[Opening Extracted data section]

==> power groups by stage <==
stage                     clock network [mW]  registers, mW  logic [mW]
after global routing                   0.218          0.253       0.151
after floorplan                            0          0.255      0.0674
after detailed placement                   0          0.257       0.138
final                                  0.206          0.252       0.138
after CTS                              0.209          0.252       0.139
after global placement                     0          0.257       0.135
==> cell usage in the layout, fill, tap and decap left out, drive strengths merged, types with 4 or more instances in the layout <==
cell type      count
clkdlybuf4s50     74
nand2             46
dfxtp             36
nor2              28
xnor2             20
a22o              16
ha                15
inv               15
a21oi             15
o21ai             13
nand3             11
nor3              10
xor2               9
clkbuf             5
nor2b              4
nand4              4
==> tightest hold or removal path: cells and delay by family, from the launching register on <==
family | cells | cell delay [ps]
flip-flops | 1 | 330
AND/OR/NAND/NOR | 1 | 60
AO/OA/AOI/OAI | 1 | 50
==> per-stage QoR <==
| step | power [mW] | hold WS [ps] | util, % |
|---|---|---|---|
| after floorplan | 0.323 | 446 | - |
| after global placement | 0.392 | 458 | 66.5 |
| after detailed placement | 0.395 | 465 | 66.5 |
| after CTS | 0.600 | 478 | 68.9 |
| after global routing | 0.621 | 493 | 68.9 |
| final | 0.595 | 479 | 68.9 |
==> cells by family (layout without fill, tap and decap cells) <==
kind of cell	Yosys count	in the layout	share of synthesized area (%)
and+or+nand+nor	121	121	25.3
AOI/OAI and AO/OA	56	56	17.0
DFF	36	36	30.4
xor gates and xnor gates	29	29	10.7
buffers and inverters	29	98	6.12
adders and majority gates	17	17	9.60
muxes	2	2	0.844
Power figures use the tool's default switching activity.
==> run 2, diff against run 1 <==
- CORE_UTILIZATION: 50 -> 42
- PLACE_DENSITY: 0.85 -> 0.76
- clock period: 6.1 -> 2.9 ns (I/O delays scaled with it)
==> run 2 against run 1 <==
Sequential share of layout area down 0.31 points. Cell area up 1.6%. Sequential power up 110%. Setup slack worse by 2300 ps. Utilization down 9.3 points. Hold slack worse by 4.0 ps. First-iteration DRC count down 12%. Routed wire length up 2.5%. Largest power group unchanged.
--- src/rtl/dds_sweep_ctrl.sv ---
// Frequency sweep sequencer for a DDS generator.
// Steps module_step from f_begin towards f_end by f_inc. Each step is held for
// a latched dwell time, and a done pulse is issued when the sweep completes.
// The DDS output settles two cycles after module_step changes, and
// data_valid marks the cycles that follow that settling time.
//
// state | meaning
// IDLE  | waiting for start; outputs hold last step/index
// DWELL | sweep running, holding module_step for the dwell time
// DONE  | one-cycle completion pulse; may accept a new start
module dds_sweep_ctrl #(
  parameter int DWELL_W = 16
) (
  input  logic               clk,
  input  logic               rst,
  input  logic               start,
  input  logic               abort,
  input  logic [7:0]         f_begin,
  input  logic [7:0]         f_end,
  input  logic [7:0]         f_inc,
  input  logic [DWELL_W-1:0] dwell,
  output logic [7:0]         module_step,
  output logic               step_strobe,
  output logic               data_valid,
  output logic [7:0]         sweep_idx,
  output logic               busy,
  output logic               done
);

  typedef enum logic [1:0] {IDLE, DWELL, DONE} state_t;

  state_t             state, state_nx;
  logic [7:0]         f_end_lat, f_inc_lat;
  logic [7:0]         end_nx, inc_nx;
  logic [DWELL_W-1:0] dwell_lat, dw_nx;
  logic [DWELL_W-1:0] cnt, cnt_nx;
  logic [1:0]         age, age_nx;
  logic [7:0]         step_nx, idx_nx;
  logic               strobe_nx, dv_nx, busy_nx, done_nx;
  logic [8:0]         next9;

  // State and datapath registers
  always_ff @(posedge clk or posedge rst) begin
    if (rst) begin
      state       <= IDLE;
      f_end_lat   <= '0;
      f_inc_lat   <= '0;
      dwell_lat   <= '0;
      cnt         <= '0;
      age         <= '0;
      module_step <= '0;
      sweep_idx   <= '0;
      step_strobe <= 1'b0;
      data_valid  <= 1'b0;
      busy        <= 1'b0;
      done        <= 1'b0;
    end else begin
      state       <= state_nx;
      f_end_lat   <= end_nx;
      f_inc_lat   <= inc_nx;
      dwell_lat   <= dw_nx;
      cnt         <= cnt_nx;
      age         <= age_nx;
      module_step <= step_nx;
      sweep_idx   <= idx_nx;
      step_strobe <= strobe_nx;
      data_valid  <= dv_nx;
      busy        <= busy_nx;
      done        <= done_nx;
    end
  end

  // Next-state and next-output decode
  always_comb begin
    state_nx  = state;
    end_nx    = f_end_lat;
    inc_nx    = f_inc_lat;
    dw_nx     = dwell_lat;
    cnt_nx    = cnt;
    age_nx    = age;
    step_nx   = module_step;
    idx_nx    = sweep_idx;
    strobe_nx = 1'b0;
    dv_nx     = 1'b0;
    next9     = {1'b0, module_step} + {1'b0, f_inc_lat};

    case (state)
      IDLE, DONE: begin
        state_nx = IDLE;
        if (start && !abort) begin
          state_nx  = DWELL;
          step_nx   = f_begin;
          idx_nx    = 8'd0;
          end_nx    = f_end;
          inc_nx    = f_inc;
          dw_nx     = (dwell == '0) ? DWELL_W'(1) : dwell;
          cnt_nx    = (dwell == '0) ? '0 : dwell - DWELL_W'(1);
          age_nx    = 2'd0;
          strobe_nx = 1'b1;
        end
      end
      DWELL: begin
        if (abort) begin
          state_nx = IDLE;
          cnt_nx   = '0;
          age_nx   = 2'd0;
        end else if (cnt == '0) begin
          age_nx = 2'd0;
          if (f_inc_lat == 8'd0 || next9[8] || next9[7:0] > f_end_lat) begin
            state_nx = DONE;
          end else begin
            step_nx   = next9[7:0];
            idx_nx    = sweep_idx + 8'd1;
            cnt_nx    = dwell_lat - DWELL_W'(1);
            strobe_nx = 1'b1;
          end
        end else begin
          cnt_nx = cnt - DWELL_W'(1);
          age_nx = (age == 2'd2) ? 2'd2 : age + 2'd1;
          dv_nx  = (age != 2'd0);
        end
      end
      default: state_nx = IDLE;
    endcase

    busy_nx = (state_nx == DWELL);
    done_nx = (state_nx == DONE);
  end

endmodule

[Closing Extracted data section]

__Problem to solve__.
Repeat each entry above exactly as shown.

__Exercise answer__.
==> power groups by stage <==
stage                     clock network [mW]  registers, mW  logic [mW]
after global routing                   0.218          0.253       0.151
after floorplan                            0          0.255      0.0674
after detailed placement                   0          0.257       0.138
final                                  0.206          0.252       0.138
after CTS                              0.209          0.252       0.139
after global placement                     0          0.257       0.135
==> cell usage in the layout, fill, tap and decap left out, drive strengths merged, types with 4 or more instances in the layout <==
cell type      count
clkdlybuf4s50     74
nand2             46
dfxtp             36
nor2              28
xnor2             20
a22o              16
ha                15
inv               15
a21oi             15
o21ai             13
nand3             11
nor3              10
xor2               9
clkbuf             5
nor2b              4
nand4              4
==> tightest hold or removal path: cells and delay by family, from the launching register on <==
family | cells | cell delay [ps]
flip-flops | 1 | 330
AND/OR/NAND/NOR | 1 | 60
AO/OA/AOI/OAI | 1 | 50
==> per-stage QoR <==
| step | power [mW] | hold WS [ps] | util, % |
|---|---|---|---|
| after floorplan | 0.323 | 446 | - |
| after global placement | 0.392 | 458 | 66.5 |
| after detailed placement | 0.395 | 465 | 66.5 |
| after CTS | 0.600 | 478 | 68.9 |
| after global routing | 0.621 | 493 | 68.9 |
| final | 0.595 | 479 | 68.9 |
==> cells by family (layout without fill, tap and decap cells) <==
kind of cell	Yosys count	in the layout	share of synthesized area (%)
and+or+nand+nor	121	121	25.3
AOI/OAI and AO/OA	56	56	17.0
DFF	36	36	30.4
xor gates and xnor gates	29	29	10.7
buffers and inverters	29	98	6.12
adders and majority gates	17	17	9.60
muxes	2	2	0.844
Power figures use the tool's default switching activity.
==> run 2, diff against run 1 <==
- CORE_UTILIZATION: 50 -> 42
- PLACE_DENSITY: 0.85 -> 0.76
- clock period: 6.1 -> 2.9 ns (I/O delays scaled with it)
==> run 2 against run 1 <==
Sequential share of layout area down 0.31 points. Cell area up 1.6%. Sequential power up 110%. Setup slack worse by 2300 ps. Utilization down 9.3 points. Hold slack worse by 4.0 ps. First-iteration DRC count down 12%. Routed wire length up 2.5%. Largest power group unchanged.
--- src/rtl/dds_sweep_ctrl.sv ---
// Frequency sweep sequencer for a DDS generator.
// Steps module_step from f_begin towards f_end by f_inc. Each step is held for
// a latched dwell time, and a done pulse is issued when the sweep completes.
// The DDS output settles two cycles after module_step changes, and
// data_valid marks the cycles that follow that settling time.
//
// state | meaning
// IDLE  | waiting for start; outputs hold last step/index
// DWELL | sweep running, holding module_step for the dwell time
// DONE  | one-cycle completion pulse; may accept a new start
module dds_sweep_ctrl #(
  parameter int DWELL_W = 16
) (
  input  logic               clk,
  input  logic               rst,
  input  logic               start,
  input  logic               abort,
  input  logic [7:0]         f_begin,
  input  logic [7:0]         f_end,
  input  logic [7:0]         f_inc,
  input  logic [DWELL_W-1:0] dwell,
  output logic [7:0]         module_step,
  output logic               step_strobe,
  output logic               data_valid,
  output logic [7:0]         sweep_idx,
  output logic               busy,
  output logic               done
);

  typedef enum logic [1:0] {IDLE, DWELL, DONE} state_t;

  state_t             state, state_nx;
  logic [7:0]         f_end_lat, f_inc_lat;
  logic [7:0]         end_nx, inc_nx;
  logic [DWELL_W-1:0] dwell_lat, dw_nx;
  logic [DWELL_W-1:0] cnt, cnt_nx;
  logic [1:0]         age, age_nx;
  logic [7:0]         step_nx, idx_nx;
  logic               strobe_nx, dv_nx, busy_nx, done_nx;
  logic [8:0]         next9;

  // State and datapath registers
  always_ff @(posedge clk or posedge rst) begin
    if (rst) begin
      state       <= IDLE;
      f_end_lat   <= '0;
      f_inc_lat   <= '0;
      dwell_lat   <= '0;
      cnt         <= '0;
      age         <= '0;
      module_step <= '0;
      sweep_idx   <= '0;
      step_strobe <= 1'b0;
      data_valid  <= 1'b0;
      busy        <= 1'b0;
      done        <= 1'b0;
    end else begin
      state       <= state_nx;
      f_end_lat   <= end_nx;
      f_inc_lat   <= inc_nx;
      dwell_lat   <= dw_nx;
      cnt         <= cnt_nx;
      age         <= age_nx;
      module_step <= step_nx;
      sweep_idx   <= idx_nx;
      step_strobe <= strobe_nx;
      data_valid  <= dv_nx;
      busy        <= busy_nx;
      done        <= done_nx;
    end
  end

  // Next-state and next-output decode
  always_comb begin
    state_nx  = state;
    end_nx    = f_end_lat;
    inc_nx    = f_inc_lat;
    dw_nx     = dwell_lat;
    cnt_nx    = cnt;
    age_nx    = age;
    step_nx   = module_step;
    idx_nx    = sweep_idx;
    strobe_nx = 1'b0;
    dv_nx     = 1'b0;
    next9     = {1'b0, module_step} + {1'b0, f_inc_lat};

    case (state)
      IDLE, DONE: begin
        state_nx = IDLE;
        if (start && !abort) begin
          state_nx  = DWELL;
          step_nx   = f_begin;
          idx_nx    = 8'd0;
          end_nx    = f_end;
          inc_nx    = f_inc;
          dw_nx     = (dwell == '0) ? DWELL_W'(1) : dwell;
          cnt_nx    = (dwell == '0) ? '0 : dwell - DWELL_W'(1);
          age_nx    = 2'd0;
          strobe_nx = 1'b1;
        end
      end
      DWELL: begin
        if (abort) begin
          state_nx = IDLE;
          cnt_nx   = '0;
          age_nx   = 2'd0;
        end else if (cnt == '0) begin
          age_nx = 2'd0;
          if (f_inc_lat == 8'd0 || next9[8] || next9[7:0] > f_end_lat) begin
            state_nx = DONE;
          end else begin
            step_nx   = next9[7:0];
            idx_nx    = sweep_idx + 8'd1;
            cnt_nx    = dwell_lat - DWELL_W'(1);
            strobe_nx = 1'b1;
          end
        end else begin
          cnt_nx = cnt - DWELL_W'(1);
          age_nx = (age == 2'd2) ? 2'd2 : age + 2'd1;
          dv_nx  = (age != 2'd0);
        end
      end
      default: state_nx = IDLE;
    endcase

    busy_nx = (state_nx == DWELL);
    done_nx = (state_nx == DONE);
  end

endmodule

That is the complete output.